## Information shown
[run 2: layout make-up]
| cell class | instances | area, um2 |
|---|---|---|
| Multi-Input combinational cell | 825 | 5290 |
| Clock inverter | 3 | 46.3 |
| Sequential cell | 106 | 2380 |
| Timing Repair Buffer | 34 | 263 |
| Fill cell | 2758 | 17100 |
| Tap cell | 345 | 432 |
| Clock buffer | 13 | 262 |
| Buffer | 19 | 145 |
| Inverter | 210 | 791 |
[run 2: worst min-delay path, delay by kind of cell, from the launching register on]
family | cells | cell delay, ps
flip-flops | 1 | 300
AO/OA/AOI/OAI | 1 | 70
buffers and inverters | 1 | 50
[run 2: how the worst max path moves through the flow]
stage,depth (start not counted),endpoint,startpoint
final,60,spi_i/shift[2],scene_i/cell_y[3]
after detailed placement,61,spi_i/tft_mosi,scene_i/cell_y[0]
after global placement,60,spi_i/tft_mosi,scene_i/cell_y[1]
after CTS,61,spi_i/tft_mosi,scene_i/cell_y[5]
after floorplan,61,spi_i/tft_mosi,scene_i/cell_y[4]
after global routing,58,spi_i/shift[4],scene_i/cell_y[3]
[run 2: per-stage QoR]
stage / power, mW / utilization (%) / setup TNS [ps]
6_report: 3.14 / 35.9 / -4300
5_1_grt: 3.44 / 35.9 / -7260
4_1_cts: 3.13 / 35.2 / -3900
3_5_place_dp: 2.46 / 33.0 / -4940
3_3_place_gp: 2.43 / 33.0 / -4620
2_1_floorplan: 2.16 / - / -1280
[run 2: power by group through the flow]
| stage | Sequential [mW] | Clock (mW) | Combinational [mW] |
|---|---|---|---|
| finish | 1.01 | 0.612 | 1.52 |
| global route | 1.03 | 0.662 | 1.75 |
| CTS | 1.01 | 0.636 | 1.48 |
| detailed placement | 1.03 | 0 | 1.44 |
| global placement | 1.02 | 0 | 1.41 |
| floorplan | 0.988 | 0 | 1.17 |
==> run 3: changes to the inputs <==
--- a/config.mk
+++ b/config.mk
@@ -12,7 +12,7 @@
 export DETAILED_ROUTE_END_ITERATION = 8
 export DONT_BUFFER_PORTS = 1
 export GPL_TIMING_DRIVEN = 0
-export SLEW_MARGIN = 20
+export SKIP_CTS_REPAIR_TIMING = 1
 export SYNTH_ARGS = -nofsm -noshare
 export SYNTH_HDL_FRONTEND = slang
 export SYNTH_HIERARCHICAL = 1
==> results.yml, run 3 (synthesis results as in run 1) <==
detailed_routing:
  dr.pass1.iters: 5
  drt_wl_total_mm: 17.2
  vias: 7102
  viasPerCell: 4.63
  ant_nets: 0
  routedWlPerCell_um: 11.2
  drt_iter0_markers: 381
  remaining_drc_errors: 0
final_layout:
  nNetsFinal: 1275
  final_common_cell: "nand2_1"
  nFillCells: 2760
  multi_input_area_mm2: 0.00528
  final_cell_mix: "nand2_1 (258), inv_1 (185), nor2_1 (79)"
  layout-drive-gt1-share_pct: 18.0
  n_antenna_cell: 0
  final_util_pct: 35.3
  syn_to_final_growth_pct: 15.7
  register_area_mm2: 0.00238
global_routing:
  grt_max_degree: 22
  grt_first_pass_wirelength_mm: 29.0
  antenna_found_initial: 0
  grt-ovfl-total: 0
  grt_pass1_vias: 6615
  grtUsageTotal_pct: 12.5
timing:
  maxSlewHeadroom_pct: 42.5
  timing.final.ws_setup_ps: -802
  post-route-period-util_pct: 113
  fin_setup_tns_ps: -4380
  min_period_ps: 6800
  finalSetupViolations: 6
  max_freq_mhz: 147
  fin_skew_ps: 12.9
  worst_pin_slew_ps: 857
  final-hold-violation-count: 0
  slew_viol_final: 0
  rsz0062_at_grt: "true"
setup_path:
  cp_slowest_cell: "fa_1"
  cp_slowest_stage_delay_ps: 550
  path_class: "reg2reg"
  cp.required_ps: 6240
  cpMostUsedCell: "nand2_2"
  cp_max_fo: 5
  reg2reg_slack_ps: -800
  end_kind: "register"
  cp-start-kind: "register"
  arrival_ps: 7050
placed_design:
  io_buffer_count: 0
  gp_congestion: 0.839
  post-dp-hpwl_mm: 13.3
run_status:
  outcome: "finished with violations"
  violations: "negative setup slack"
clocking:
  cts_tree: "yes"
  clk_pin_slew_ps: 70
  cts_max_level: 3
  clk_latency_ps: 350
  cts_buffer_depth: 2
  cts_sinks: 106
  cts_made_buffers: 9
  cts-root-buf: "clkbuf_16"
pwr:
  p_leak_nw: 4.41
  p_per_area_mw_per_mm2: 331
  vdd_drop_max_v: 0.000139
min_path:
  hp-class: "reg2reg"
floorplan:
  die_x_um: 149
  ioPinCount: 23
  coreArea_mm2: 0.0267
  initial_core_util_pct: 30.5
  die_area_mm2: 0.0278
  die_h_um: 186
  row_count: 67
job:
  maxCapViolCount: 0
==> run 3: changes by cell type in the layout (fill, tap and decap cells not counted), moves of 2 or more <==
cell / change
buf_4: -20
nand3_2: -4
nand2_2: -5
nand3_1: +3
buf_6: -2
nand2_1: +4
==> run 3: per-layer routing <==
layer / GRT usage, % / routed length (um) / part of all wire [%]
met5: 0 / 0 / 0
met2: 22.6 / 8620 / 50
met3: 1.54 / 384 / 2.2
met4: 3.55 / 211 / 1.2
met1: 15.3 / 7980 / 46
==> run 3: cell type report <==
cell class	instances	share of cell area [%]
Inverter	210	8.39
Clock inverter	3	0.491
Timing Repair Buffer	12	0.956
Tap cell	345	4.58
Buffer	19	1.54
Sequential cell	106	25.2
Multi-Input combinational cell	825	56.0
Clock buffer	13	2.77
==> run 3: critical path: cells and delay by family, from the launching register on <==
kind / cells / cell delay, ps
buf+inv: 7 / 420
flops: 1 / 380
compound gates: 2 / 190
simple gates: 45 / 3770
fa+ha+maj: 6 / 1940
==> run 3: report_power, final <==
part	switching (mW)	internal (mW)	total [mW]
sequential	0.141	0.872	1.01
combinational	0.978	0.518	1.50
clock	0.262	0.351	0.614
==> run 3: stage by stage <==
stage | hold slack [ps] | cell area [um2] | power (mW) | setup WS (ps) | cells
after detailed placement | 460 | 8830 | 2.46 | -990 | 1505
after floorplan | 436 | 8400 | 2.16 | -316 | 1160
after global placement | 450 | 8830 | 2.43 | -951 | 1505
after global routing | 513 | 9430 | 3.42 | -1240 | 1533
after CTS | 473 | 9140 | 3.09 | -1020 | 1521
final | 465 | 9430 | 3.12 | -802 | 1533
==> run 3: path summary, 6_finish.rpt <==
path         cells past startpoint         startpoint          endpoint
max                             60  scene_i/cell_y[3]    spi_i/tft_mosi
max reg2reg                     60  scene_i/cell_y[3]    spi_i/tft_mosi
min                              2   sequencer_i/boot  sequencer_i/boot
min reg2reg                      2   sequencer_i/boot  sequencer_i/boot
**src/source/ntt_agu_pkg.sv**
```systemverilog
package ntt_agu_pkg;

    // --------------------
    // transform constants
    // --------------------

    // log2 of the butterfly unit count
    localparam int pe_depth = 3;

    // supported polynomial sizes, as log2
    localparam int max_log_size = 12;
    localparam int min_log_size = 5;

    // --------------------
    // address widths
    // --------------------

    // up to 256 loops per stage
    localparam int bram_aw = 8;

    // up to 1279 twiddles over a full run
    localparam int tw_aw = 11;

    typedef logic [bram_aw-1:0] bram_addr_t;
    typedef logic [tw_aw-1:0]   tw_addr_t;

    // stage index, also wide enough for log_size
    typedef logic [3:0] stage_t;

    // extra butterfly latency
    typedef logic [1:0] delay_t;

    // sequencer states
    typedef enum logic [1:0] {
        idle,
        op,
        wait_gap
    } seq_state_t;

endpackage

```
**src/source/ntt_addr_map.sv**
```systemverilog
`timescale 1ns/100ps

module ntt_addr_map (
    input  logic                    clk,
    input  logic                    reset,
    input  logic                    op_valid,
    input  ntt_agu_pkg::stage_t     op_stage,
    input  ntt_agu_pkg::bram_addr_t op_loop,
    input  ntt_agu_pkg::stage_t     run_global,
    output ntt_agu_pkg::bram_addr_t raddr,
    output logic                    ren,
    output ntt_agu_pkg::tw_addr_t   tw_addr,
    output ntt_agu_pkg::bram_addr_t even_addr,
    output ntt_agu_pkg::bram_addr_t odd_addr,
    output logic                    wr_valid,
    output logic                    bank_sel,
    output ntt_agu_pkg::stage_t     item_stage
);

    logic                    is_global;
    logic                    item_valid;
    ntt_agu_pkg::stage_t     k;
    ntt_agu_pkg::stage_t     k_up;
    ntt_agu_pkg::bram_addr_t base;
    ntt_agu_pkg::bram_addr_t half;
    ntt_agu_pkg::bram_addr_t group;
    ntt_agu_pkg::bram_addr_t loop_last;
    ntt_agu_pkg::tw_addr_t   stage_base;
    ntt_agu_pkg::tw_addr_t   cur_base;
    ntt_agu_pkg::tw_addr_t   base_step;

    // --------------------
    // data addresses
    // --------------------

    assign is_global = (op_stage < run_global);

    // butterfly span is 2^k words in a global stage
    assign k    = run_global - op_stage - 4'd1;
    assign k_up = k + 4'd1;
    assign base = (op_loop >> 1) + ((op_loop >> k_up) << k);
    assign half = ntt_agu_pkg::bram_addr_t'(1) << k;

    // --------------------
    // twiddle addresses
    // --------------------

    assign group     = is_global ? (op_loop >> k_up) : op_loop;
    assign loop_last = ~({ntt_agu_pkg::bram_aw{1'b1}} << run_global);

    // stage 0 always starts a new run at twiddle 0
    assign cur_base  = (op_stage == '0) ? '0 : stage_base;
    assign base_step = is_global ? (ntt_agu_pkg::tw_addr_t'(1) << op_stage)
                                 : ntt_agu_pkg::tw_addr_t'(loop_last) + 1'b1;

    always_ff @(posedge clk) begin
        if (reset) begin
            item_valid <= 1'b0;
            stage_base <= '0;
        end else begin
            item_valid <= op_valid;
            // advance on the last item of each stage
            if (op_valid && (op_loop == loop_last)) begin
                stage_base <= cur_base + base_step;
            end
        end
    end

    // address registers, all leave in the same cycle
    always_ff @(posedge clk) begin
        tw_addr    <= cur_base + ntt_agu_pkg::tw_addr_t'(group);
        bank_sel   <= op_loop[0];
        item_stage <= op_stage;
        if (is_global) begin
            raddr     <= op_loop[0] ? base + half : base;
            even_addr <= base;
            odd_addr  <= base + half;
        end else begin
            raddr     <= op_loop;
            even_addr <= op_loop;
            odd_addr  <= op_loop;
        end
    end

    assign ren      = item_valid;
    assign wr_valid = item_valid;

endmodule

```
**src/source/ntt_agu_top.sv**
```systemverilog
`timescale 1ns/100ps

module ntt_agu_top #(
    parameter int wait_cycles = 16
) (
    input  logic                    clk,
    input  logic                    reset,
    input  logic                    start,
    input  ntt_agu_pkg::stage_t     log_size,
    input  ntt_agu_pkg::delay_t     delay,
    output logic                    busy,
    output ntt_agu_pkg::bram_addr_t raddr,
    output logic                    ren,
    output ntt_agu_pkg::tw_addr_t   tw_addr,
    output ntt_agu_pkg::bram_addr_t waddr0,
    output logic                    wen0,
    output logic                    bank_sel0,
    output ntt_agu_pkg::bram_addr_t waddr1,
    output logic                    wen1,
    output logic                    bank_sel1,
    output ntt_agu_pkg::stage_t     stage_count,
    output logic                    done
);

    // --------------------
    // internal wires
    // --------------------

    logic                    go;
    logic                    last_done;
    ntt_agu_pkg::stage_t     run_log_size;
    ntt_agu_pkg::stage_t     run_global;
    ntt_agu_pkg::bram_addr_t run_loop_last;
    ntt_agu_pkg::delay_t     run_delay;
    logic                    op_valid;
    ntt_agu_pkg::stage_t     op_stage;
    ntt_agu_pkg::bram_addr_t op_loop;
    ntt_agu_pkg::bram_addr_t even_addr;
    ntt_agu_pkg::bram_addr_t odd_addr;
    logic                    wr_valid;
    logic                    bank_sel;
    ntt_agu_pkg::stage_t     item_stage;

    ntt_cmd_latch cmd_latch_i (
        .clk(clk), .reset(reset), .start(start), .log_size(log_size), .delay(delay),
        .last_done(last_done), .busy(busy), .go(go), .run_log_size(run_log_size),
        .run_global(run_global), .run_loop_last(run_loop_last), .run_delay(run_delay)
    );

    ntt_stage_sequencer #(.wait_cycles(wait_cycles)) sequencer_i (
        .clk(clk), .reset(reset), .go(go), .run_log_size(run_log_size),
        .run_loop_last(run_loop_last), .op_valid(op_valid), .op_stage(op_stage),
        .op_loop(op_loop), .last_done(last_done)
    );

    ntt_addr_map addr_map_i (
        .clk(clk), .reset(reset), .op_valid(op_valid), .op_stage(op_stage),
        .op_loop(op_loop), .run_global(run_global), .raddr(raddr), .ren(ren),
        .tw_addr(tw_addr), .even_addr(even_addr), .odd_addr(odd_addr),
        .wr_valid(wr_valid), .bank_sel(bank_sel), .item_stage(item_stage)
    );

    ntt_write_align write_align_i (
        .clk(clk), .reset(reset), .run_delay(run_delay), .even_addr(even_addr),
        .odd_addr(odd_addr), .wr_valid(wr_valid), .bank_sel(bank_sel),
        .item_stage(item_stage), .last_done(last_done), .waddr0(waddr0), .wen0(wen0),
        .bank_sel0(bank_sel0), .waddr1(waddr1), .wen1(wen1), .bank_sel1(bank_sel1),
        .stage_count(stage_count), .done(done)
    );

endmodule

```
**src/source/ntt_cmd_latch.sv**
```systemverilog
`timescale 1ns/100ps

module ntt_cmd_latch (
    input  logic                    clk,
    input  logic                    reset,
    input  logic                    start,
    input  ntt_agu_pkg::stage_t     log_size,
    input  ntt_agu_pkg::delay_t     delay,
    input  logic                    last_done,
    output logic                    busy,
    output logic                    go,
    output ntt_agu_pkg::stage_t     run_log_size,
    output ntt_agu_pkg::stage_t     run_global,
    output ntt_agu_pkg::bram_addr_t run_loop_last,
    output ntt_agu_pkg::delay_t     run_delay
);

    logic                accept;
    ntt_agu_pkg::stage_t global_cnt;

    // a start during a run is dropped
    assign accept = start && !busy;

    // stages whose butterflies span more than one memory word
    assign global_cnt = log_size - ntt_agu_pkg::stage_t'(ntt_agu_pkg::pe_depth + 1);

    always_ff @(posedge clk) begin
        if (reset) begin
            busy <= 1'b0;
            go   <= 1'b0;
        end else begin
            go <= accept;
            if (accept) begin
                busy <= 1'b1;
            end else if (last_done) begin
                busy <= 1'b0;
            end
        end
    end

    // per-run limits, loop_last is 2^global - 1
    always_ff @(posedge clk) begin
        if (accept) begin
            run_log_size  <= log_size;
            run_global    <= global_cnt;
            run_loop_last <= ~({ntt_agu_pkg::bram_aw{1'b1}} << global_cnt);
            run_delay     <= delay;
        end
    end

    a_log_size_range: assert property (@(posedge clk) disable iff (reset)
        accept |-> (log_size >= ntt_agu_pkg::min_log_size) &&
                   (log_size <= ntt_agu_pkg::max_log_size));

endmodule

```
**src/source/ntt_stage_sequencer.sv**
```systemverilog
`timescale 1ns/100ps

module ntt_stage_sequencer #(
    parameter int wait_cycles = 16
) (
    input  logic                    clk,
    input  logic                    reset,
    input  logic                    go,
    input  ntt_agu_pkg::stage_t     run_log_size,
    input  ntt_agu_pkg::bram_addr_t run_loop_last,
    output logic                    op_valid,
    output ntt_agu_pkg::stage_t     op_stage,
    output ntt_agu_pkg::bram_addr_t op_loop,
    output logic                    last_done
);

    localparam int wait_w = $clog2(wait_cycles);

    ntt_agu_pkg::seq_state_t state;
    ntt_agu_pkg::stage_t     stage_cnt;
    ntt_agu_pkg::bram_addr_t loop_cnt;
    logic [wait_w-1:0]       wait_cnt;
    logic                    loop_end;
    logic                    wait_end;
    logic                    final_stage;

    assign loop_end    = (loop_cnt == run_loop_last);
    assign wait_end    = (wait_cnt == wait_w'(wait_cycles - 1));
    assign final_stage = (stage_cnt == run_log_size - 4'd1);

    // --------------------
    // state and counters
    // --------------------

    always_ff @(posedge clk) begin
        if (reset) begin
            state     <= ntt_agu_pkg::idle;
            stage_cnt <= '0;
            loop_cnt  <= '0;
            wait_cnt  <= '0;
            last_done <= 1'b0;
        end else begin
            last_done <= 1'b0;
            case (state)
                ntt_agu_pkg::idle: begin
                    if (go) begin
                        state     <= ntt_agu_pkg::op;
                        stage_cnt <= '0;
                        loop_cnt  <= '0;
                    end
                end
                ntt_agu_pkg::op: begin
                    // one butterfly item per cycle
                    if (loop_end) begin
                        state    <= ntt_agu_pkg::wait_gap;
                        loop_cnt <= '0;
                        wait_cnt <= '0;
                    end else begin
                        loop_cnt <= loop_cnt + 1'b1;
                    end
                end
                ntt_agu_pkg::wait_gap: begin
                    // results of this stage feed the next one
                    if (wait_end) begin
                        if (final_stage) begin
                            state     <= ntt_agu_pkg::idle;
                            last_done <= 1'b1;
                        end else begin
                            state     <= ntt_agu_pkg::op;
                            stage_cnt <= stage_cnt + 4'd1;
                        end
                    end else begin
                        wait_cnt <= wait_cnt + 1'b1;
                    end
                end
                default: begin
                    state <= ntt_agu_pkg::idle;
                end
            endcase
        end
    end

    // --------------------
    // operation item
    // --------------------

    assign op_valid = (state == ntt_agu_pkg::op);
    assign op_stage = stage_cnt;
    assign op_loop  = loop_cnt;

    a_op_in_range: assert property (@(posedge clk) disable iff (reset)
        op_valid |-> (op_loop <= run_loop_last) && (op_stage < run_log_size));

    // the command latch holds starts off while a run is active
    a_go_when_idle: assert property (@(posedge clk) disable iff (reset)
        go |-> (state == ntt_agu_pkg::idle));

endmodule

```
**src/source/ntt_write_align.sv**
```systemverilog
`timescale 1ns/100ps

module ntt_write_align (
    input  logic                    clk,
    input  logic                    reset,
    input  ntt_agu_pkg::delay_t     run_delay,
    input  ntt_agu_pkg::bram_addr_t even_addr,
    input  ntt_agu_pkg::bram_addr_t odd_addr,
    input  logic                    wr_valid,
    input  logic                    bank_sel,
    input  ntt_agu_pkg::stage_t     item_stage,
    input  logic                    last_done,
    output ntt_agu_pkg::bram_addr_t waddr0,
    output logic                    wen0,
    output logic                    bank_sel0,
    output ntt_agu_pkg::bram_addr_t waddr1,
    output logic                    wen1,
    output logic                    bank_sel1,
    output ntt_agu_pkg::stage_t     stage_count,
    output logic                    done
);

    localparam int depth = 5;
    localparam int aw    = ntt_agu_pkg::bram_aw;
    localparam int dw    = 2 * aw + 1 + 4;

    logic [depth-1:0] valid_line;
    logic [depth-1:0] done_line;
    logic [dw-1:0]    data_line [depth];
    logic [dw-1:0]    even_word;
    logic [dw-1:0]    odd_word;
    logic [2:0]       even_tap;
    logic [2:0]       odd_tap;

    // odd lane lags the even lane by one butterfly cycle
    assign even_tap = {1'b0, run_delay};
    assign odd_tap  = even_tap + 3'd1;

    // --------------------
    // shift lines
    // --------------------

    always_ff @(posedge clk) begin
        if (reset) begin
            valid_line <= '0;
            done_line  <= '0;
        end else begin
            valid_line <= {valid_line[depth-2:0], wr_valid};
            done_line  <= {done_line[depth-2:0], last_done};
        end
    end

    always_ff @(posedge clk) begin
        data_line[0] <= {item_stage, bank_sel, odd_addr, even_addr};
        for (int i = 1; i < depth; i++) begin
            data_line[i] <= data_line[i-1];
        end
    end

    assign even_word = data_line[even_tap];
    assign odd_word  = data_line[odd_tap];

    // --------------------
    // output registers
    // --------------------

    always_ff @(posedge clk) begin
        if (reset) begin
            wen0 <= 1'b0;
            wen1 <= 1'b0;
            done <= 1'b0;
        end else begin
            wen0 <= valid_line[even_tap];
            wen1 <= valid_line[odd_tap];
            done <= done_line[odd_tap];
        end
    end

    always_ff @(posedge clk) begin
        waddr0      <= even_word[aw-1:0];
        bank_sel0   <= even_word[2*aw];
        waddr1      <= odd_word[2*aw-1:aw];
        bank_sel1   <= odd_word[2*aw];
        stage_count <= odd_word[dw-1 -: 4];
    end

    // no stale write may leak out of the line after a reset
    a_no_wen_after_reset: assert property (@(posedge clk)
        $past(reset, 2) |-> !wen0 && !wen1);

endmodule

```
--- config.mk ---
export PLATFORM = sky130hd
export DESIGN_NAME = axilite_noc_bridge
export DESIGN_NICKNAME = d
export VERILOG_FILES = /design/src/bridge_pkg.sv /design/src/bridge_req_if.sv /design/src/axi_req_capture.sv /design/src/axilite_noc_bridge.sv /design/src/flit_sequencer.sv /design/src/sync_fifo.sv
export VERILOG_INCLUDE_DIRS = /design/src /design/src/include
export SDC_FILE = /design/constraint.sdc
export NUM_CORES = 2
export LEC_CHECK = 0
export ABC_AREA = 1
export BUFFER_PORTS_ARGS = -buffer_cell sky130_fd_sc_hd__buf_4
export CAP_MARGIN = 40
export CORE_ASPECT_RATIO = 0.5
export CORE_MARGIN = 3
export CORE_UTILIZATION = 55
export DETAILED_ROUTE_END_ITERATION = 7
export PLACE_DENSITY_LB_ADDON = 0.08
export SETUP_SLACK_MARGIN = 0.3
export SYNTH_ARGS = -nofsm -noshare
export SYNTH_HDL_FRONTEND = slang
export SYNTH_SLANG_ARGS = --single-unit
--- constraint.sdc ---
create_clock -name clk -period 10 [get_ports clk]
set_clock_uncertainty 0.2 [all_clocks]
set_input_delay 0 -clock clk [delete_from_list [all_inputs] [get_ports clk]]
set_output_delay 0 -clock clk [all_outputs]
set_load 0.05 [all_outputs]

## Task prompt
The range runs from the line above containing "maxCapViolCount: 0" to the line containing "met4: 3.55 / 211 / 1.2", inclusive. Restate those lines word for word and no others.

## Output for this task
  maxCapViolCount: 0
==> run 3: changes by cell type in the layout (fill, tap and decap cells not counted), moves of 2 or more <==
cell / change
buf_4: -20
nand3_2: -4
nand2_2: -5
nand3_1: +3
buf_6: -2
nand2_1: +4
==> run 3: per-layer routing <==
layer / GRT usage, % / routed length (um) / part of all wire [%]
met5: 0 / 0 / 0
met2: 22.6 / 8620 / 50
met3: 1.54 / 384 / 2.2
met4: 3.55 / 211 / 1.2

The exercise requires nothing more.